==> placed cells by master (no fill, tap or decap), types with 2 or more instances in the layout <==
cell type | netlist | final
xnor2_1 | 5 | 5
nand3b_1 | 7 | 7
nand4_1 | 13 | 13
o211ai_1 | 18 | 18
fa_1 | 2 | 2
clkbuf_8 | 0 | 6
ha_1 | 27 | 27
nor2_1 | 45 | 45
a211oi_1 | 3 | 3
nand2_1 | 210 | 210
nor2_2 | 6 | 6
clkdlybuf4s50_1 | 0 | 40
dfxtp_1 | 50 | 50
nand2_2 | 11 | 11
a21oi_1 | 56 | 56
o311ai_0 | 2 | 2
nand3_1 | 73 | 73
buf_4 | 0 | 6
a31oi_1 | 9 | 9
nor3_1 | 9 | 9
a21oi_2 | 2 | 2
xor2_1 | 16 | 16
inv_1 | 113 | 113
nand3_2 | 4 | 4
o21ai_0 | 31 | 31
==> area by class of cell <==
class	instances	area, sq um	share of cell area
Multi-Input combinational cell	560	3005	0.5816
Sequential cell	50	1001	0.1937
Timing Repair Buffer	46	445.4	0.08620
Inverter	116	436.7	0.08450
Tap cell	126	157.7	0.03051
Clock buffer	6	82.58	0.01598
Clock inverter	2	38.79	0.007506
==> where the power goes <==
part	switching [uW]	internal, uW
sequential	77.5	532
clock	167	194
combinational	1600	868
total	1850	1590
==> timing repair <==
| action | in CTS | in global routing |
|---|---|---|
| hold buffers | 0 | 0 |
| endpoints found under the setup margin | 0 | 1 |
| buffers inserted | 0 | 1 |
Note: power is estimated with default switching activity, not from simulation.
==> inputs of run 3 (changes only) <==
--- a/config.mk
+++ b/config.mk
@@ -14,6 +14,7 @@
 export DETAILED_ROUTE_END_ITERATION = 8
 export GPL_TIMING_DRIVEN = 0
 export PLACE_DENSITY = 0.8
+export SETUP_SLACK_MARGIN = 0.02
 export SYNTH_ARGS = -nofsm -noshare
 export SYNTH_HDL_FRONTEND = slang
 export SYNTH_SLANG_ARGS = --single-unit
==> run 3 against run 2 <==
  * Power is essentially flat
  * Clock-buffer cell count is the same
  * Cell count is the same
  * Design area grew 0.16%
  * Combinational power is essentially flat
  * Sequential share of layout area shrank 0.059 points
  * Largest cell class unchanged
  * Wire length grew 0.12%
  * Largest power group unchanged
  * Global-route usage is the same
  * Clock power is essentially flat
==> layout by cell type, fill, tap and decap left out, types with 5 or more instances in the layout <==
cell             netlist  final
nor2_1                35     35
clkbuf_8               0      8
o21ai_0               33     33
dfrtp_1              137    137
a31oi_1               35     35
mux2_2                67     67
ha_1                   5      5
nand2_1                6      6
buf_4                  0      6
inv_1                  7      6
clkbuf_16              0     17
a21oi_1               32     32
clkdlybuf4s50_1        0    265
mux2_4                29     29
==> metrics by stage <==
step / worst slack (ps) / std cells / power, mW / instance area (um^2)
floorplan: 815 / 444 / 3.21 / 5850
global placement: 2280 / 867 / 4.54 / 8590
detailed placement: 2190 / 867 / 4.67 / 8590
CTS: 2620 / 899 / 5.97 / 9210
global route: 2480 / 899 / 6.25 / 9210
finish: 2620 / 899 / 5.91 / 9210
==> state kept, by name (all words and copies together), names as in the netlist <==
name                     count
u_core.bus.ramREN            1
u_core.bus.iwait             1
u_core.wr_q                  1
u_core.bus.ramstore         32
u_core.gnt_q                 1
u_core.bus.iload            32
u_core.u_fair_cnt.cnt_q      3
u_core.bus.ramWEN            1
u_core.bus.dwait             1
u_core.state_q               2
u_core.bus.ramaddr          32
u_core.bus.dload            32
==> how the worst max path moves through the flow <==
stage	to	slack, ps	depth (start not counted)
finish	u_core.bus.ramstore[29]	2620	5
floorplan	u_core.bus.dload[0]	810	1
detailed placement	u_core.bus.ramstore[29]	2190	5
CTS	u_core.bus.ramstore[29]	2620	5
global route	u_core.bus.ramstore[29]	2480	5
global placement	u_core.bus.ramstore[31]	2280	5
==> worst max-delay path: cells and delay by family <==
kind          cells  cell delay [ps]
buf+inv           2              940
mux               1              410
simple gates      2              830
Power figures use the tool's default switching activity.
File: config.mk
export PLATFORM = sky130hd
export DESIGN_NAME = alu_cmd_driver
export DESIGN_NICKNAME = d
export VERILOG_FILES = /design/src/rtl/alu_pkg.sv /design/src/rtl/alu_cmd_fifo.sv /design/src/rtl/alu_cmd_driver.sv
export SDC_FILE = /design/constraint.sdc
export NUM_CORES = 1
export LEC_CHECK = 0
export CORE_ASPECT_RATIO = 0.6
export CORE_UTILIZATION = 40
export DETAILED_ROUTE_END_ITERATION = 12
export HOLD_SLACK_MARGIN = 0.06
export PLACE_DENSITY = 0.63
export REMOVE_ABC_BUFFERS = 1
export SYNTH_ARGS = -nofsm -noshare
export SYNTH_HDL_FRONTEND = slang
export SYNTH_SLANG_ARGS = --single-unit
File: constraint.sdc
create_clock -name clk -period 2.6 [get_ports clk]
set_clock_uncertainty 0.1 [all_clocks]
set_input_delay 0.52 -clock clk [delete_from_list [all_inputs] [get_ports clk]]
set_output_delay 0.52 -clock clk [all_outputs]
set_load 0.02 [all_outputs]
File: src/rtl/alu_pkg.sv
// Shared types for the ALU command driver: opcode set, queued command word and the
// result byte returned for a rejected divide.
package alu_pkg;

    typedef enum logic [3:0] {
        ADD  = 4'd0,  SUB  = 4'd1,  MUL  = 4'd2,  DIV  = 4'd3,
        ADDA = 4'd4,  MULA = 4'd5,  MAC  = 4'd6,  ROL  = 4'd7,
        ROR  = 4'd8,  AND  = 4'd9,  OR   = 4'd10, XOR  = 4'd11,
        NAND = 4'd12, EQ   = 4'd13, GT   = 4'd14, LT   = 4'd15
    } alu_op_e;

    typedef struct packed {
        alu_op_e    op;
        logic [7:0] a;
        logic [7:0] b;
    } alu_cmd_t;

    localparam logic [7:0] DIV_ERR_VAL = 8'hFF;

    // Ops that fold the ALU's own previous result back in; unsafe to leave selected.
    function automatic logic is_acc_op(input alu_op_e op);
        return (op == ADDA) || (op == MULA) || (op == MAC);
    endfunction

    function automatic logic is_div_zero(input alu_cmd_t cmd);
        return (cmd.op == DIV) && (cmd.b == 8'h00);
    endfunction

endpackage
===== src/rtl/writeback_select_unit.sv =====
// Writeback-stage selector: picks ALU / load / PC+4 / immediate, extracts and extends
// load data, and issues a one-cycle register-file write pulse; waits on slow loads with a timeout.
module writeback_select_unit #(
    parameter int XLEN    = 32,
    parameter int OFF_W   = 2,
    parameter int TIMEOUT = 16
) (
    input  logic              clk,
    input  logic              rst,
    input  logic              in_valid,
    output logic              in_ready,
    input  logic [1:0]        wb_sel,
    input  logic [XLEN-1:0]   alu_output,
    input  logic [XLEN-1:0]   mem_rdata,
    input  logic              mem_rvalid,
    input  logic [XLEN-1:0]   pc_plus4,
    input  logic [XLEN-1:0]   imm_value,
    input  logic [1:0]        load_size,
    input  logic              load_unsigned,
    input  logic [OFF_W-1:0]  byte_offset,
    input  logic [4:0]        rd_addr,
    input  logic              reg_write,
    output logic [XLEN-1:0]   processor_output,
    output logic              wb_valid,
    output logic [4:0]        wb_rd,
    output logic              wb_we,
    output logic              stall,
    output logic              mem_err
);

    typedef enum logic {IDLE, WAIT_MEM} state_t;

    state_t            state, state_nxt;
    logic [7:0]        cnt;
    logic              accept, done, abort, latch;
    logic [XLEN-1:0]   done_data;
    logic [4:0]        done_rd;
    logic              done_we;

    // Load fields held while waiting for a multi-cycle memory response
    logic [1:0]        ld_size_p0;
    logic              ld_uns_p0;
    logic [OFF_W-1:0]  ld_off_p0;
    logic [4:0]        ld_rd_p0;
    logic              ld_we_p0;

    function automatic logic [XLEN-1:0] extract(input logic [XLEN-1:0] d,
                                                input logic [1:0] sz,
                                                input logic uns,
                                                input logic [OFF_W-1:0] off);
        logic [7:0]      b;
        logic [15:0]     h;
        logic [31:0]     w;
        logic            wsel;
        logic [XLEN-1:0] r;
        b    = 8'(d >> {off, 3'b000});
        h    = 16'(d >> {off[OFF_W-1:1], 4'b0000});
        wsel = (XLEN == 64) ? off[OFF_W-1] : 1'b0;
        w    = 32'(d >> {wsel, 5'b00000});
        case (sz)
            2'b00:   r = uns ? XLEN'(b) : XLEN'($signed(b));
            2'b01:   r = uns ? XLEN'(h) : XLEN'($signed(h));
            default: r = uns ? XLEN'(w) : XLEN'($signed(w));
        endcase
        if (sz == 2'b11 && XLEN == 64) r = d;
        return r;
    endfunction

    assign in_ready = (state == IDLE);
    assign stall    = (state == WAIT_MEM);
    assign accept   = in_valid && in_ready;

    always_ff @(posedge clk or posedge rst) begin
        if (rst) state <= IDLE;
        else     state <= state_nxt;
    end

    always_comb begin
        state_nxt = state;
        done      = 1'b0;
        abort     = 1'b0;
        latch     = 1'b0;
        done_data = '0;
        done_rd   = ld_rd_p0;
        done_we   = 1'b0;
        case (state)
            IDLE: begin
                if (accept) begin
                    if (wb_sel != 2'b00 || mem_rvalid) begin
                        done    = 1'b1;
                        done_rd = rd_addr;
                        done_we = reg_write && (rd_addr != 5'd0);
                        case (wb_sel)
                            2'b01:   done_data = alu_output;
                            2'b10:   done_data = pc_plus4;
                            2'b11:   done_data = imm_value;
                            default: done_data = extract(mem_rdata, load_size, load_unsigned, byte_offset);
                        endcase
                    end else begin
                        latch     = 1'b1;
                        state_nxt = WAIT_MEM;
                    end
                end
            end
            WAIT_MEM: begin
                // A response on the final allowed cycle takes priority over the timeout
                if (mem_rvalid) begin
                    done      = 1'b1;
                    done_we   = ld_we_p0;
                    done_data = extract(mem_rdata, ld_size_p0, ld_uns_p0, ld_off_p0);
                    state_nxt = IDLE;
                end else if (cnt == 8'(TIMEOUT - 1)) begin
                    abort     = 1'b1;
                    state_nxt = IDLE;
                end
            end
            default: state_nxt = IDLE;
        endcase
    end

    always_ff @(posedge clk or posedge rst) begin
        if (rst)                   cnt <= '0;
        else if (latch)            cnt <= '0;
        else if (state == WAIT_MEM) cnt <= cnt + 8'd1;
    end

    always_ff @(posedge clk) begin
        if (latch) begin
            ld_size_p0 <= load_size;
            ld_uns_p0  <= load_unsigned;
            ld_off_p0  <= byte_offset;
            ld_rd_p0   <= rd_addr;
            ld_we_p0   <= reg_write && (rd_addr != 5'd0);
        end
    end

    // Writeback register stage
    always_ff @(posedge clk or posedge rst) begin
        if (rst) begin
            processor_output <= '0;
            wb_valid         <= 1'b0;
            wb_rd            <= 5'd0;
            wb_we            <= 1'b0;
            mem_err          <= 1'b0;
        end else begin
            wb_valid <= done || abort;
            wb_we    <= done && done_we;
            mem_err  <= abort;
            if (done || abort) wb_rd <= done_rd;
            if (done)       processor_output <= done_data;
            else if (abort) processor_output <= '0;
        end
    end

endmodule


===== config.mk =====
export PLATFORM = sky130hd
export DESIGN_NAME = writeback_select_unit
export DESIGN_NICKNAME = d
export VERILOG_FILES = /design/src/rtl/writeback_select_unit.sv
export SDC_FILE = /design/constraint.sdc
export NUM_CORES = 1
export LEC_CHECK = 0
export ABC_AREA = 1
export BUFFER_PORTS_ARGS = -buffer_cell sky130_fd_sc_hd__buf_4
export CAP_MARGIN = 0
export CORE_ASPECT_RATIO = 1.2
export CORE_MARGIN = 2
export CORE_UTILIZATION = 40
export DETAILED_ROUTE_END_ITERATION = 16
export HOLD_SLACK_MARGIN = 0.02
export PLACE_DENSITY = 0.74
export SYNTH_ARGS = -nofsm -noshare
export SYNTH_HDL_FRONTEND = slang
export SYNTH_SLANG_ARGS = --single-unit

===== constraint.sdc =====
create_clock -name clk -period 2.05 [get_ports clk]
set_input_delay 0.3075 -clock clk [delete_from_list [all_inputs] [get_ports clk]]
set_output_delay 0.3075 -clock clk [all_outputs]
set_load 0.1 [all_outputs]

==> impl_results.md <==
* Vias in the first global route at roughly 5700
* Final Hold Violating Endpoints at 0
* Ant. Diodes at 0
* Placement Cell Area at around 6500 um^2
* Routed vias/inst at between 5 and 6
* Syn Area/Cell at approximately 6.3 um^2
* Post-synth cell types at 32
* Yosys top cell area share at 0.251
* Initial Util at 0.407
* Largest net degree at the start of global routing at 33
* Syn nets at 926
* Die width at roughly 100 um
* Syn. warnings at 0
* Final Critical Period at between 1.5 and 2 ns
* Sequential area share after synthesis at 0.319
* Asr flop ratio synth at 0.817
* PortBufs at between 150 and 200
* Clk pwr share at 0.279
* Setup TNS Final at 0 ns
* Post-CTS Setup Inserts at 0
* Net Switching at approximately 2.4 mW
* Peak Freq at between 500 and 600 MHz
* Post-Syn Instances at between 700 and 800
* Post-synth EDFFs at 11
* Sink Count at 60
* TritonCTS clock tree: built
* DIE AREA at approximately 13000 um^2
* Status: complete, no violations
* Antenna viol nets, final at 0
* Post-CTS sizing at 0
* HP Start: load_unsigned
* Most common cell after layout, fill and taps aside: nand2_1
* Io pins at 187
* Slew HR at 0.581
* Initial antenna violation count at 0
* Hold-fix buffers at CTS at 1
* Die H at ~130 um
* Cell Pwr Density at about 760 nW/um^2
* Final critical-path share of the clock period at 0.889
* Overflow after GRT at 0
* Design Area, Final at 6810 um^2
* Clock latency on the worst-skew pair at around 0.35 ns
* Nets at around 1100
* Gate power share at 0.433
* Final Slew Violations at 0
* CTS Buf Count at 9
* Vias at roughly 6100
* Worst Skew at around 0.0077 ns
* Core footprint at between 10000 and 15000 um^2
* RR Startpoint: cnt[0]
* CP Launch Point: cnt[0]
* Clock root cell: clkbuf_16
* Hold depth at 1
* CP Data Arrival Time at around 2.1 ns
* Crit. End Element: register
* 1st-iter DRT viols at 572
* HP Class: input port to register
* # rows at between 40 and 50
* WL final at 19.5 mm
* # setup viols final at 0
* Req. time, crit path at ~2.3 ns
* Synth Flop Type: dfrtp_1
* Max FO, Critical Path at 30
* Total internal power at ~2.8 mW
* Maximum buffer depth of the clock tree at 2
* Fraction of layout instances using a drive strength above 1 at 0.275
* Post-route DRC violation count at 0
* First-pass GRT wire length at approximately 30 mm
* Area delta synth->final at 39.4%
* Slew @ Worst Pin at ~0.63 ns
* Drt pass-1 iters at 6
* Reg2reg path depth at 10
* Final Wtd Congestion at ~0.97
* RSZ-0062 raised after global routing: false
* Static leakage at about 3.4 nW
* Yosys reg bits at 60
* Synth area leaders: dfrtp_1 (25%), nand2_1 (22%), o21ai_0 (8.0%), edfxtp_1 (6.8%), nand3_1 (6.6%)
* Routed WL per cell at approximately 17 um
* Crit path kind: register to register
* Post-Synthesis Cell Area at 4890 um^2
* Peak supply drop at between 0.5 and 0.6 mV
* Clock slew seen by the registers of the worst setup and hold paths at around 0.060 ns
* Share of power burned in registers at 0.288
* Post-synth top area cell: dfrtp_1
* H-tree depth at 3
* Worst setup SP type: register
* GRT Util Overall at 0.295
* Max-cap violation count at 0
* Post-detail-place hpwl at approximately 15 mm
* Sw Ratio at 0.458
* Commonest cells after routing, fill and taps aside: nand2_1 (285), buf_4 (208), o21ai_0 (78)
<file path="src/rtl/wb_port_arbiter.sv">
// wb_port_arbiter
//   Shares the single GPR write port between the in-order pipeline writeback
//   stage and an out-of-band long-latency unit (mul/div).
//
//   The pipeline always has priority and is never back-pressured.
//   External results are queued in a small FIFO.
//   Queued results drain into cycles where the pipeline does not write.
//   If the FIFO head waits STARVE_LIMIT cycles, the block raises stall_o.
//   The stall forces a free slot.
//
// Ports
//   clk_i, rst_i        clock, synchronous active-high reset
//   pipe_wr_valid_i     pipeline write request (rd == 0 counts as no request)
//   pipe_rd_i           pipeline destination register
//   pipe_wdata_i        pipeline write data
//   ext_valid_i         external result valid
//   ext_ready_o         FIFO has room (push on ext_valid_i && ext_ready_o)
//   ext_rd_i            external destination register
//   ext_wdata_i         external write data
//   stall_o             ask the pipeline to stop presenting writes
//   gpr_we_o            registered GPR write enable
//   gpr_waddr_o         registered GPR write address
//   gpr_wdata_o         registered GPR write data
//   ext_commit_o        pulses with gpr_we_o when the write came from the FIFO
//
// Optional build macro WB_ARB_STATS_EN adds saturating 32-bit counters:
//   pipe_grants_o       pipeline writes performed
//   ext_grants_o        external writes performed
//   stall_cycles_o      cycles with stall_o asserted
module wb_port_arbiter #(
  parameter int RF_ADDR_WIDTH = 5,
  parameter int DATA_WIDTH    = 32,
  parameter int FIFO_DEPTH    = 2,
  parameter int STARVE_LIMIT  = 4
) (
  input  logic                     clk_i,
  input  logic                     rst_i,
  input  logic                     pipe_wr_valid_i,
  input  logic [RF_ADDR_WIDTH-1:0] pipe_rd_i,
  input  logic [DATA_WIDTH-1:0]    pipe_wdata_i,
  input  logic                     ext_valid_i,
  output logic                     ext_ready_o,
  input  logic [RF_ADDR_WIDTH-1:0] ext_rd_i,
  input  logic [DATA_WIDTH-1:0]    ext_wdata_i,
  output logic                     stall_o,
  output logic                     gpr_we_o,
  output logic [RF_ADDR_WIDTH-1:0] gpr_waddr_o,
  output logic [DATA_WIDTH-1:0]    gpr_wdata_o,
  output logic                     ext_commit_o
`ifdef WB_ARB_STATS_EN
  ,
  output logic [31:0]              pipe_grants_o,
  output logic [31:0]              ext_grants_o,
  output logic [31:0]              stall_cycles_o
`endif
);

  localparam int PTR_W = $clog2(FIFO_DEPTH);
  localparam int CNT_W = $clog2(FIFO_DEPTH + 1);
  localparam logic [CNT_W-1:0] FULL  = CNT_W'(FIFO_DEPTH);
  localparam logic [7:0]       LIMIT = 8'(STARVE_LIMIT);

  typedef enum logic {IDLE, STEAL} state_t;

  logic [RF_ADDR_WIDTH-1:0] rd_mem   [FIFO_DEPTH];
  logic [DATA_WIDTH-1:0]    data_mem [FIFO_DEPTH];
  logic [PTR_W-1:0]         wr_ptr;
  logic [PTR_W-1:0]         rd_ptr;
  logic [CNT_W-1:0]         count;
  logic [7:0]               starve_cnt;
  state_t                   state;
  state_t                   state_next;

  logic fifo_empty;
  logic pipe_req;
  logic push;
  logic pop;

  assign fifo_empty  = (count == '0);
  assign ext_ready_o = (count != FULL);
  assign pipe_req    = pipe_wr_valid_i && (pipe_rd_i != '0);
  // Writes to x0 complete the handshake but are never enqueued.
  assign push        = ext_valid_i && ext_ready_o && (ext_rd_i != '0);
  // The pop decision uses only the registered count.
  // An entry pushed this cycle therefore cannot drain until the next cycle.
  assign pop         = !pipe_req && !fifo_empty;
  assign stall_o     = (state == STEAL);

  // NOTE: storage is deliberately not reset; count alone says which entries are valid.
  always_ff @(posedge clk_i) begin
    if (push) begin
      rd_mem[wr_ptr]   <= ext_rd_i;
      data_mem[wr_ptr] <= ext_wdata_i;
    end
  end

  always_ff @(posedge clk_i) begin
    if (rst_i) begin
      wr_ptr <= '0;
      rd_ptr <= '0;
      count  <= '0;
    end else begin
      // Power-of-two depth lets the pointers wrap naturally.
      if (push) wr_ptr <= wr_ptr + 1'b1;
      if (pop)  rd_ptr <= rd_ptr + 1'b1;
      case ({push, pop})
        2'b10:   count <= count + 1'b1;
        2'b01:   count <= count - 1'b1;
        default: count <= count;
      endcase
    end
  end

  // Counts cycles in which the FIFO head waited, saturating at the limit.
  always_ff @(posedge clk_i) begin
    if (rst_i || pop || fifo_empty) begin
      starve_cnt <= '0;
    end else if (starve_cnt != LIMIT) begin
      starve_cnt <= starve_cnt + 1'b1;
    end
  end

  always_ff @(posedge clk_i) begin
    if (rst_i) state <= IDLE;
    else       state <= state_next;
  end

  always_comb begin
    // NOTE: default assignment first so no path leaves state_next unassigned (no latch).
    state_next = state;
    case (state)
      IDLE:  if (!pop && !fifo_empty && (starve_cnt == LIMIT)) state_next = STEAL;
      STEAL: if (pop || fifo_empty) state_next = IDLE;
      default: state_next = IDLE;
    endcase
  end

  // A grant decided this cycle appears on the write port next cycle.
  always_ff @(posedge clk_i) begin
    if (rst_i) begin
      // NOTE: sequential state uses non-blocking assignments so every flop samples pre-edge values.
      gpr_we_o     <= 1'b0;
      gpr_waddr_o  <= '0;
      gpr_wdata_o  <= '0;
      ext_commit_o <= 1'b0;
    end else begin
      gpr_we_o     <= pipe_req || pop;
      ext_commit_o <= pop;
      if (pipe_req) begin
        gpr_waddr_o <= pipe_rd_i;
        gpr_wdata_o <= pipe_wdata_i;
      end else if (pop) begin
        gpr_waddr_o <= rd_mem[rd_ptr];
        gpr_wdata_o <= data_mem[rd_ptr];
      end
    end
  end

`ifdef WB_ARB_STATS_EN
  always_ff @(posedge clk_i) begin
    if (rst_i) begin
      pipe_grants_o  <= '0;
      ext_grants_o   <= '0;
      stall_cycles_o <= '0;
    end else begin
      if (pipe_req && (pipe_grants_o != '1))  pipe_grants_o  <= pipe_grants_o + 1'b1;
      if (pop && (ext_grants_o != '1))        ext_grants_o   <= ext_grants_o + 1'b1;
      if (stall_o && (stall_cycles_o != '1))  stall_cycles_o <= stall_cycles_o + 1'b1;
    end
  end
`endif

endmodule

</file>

**Assignment**
Above are the lines; repeat exactly the ones from the line containing "xnor2_1 | 5 | 5" down to the line containing "nand3_1 | 73 | 73", both inclusive.

**Result of this exercise**
xnor2_1 | 5 | 5
nand3b_1 | 7 | 7
nand4_1 | 13 | 13
o211ai_1 | 18 | 18
fa_1 | 2 | 2
clkbuf_8 | 0 | 6
ha_1 | 27 | 27
nor2_1 | 45 | 45
a211oi_1 | 3 | 3
nand2_1 | 210 | 210
nor2_2 | 6 | 6
clkdlybuf4s50_1 | 0 | 40
dfxtp_1 | 50 | 50
nand2_2 | 11 | 11
a21oi_1 | 56 | 56
o311ai_0 | 2 | 2
nand3_1 | 73 | 73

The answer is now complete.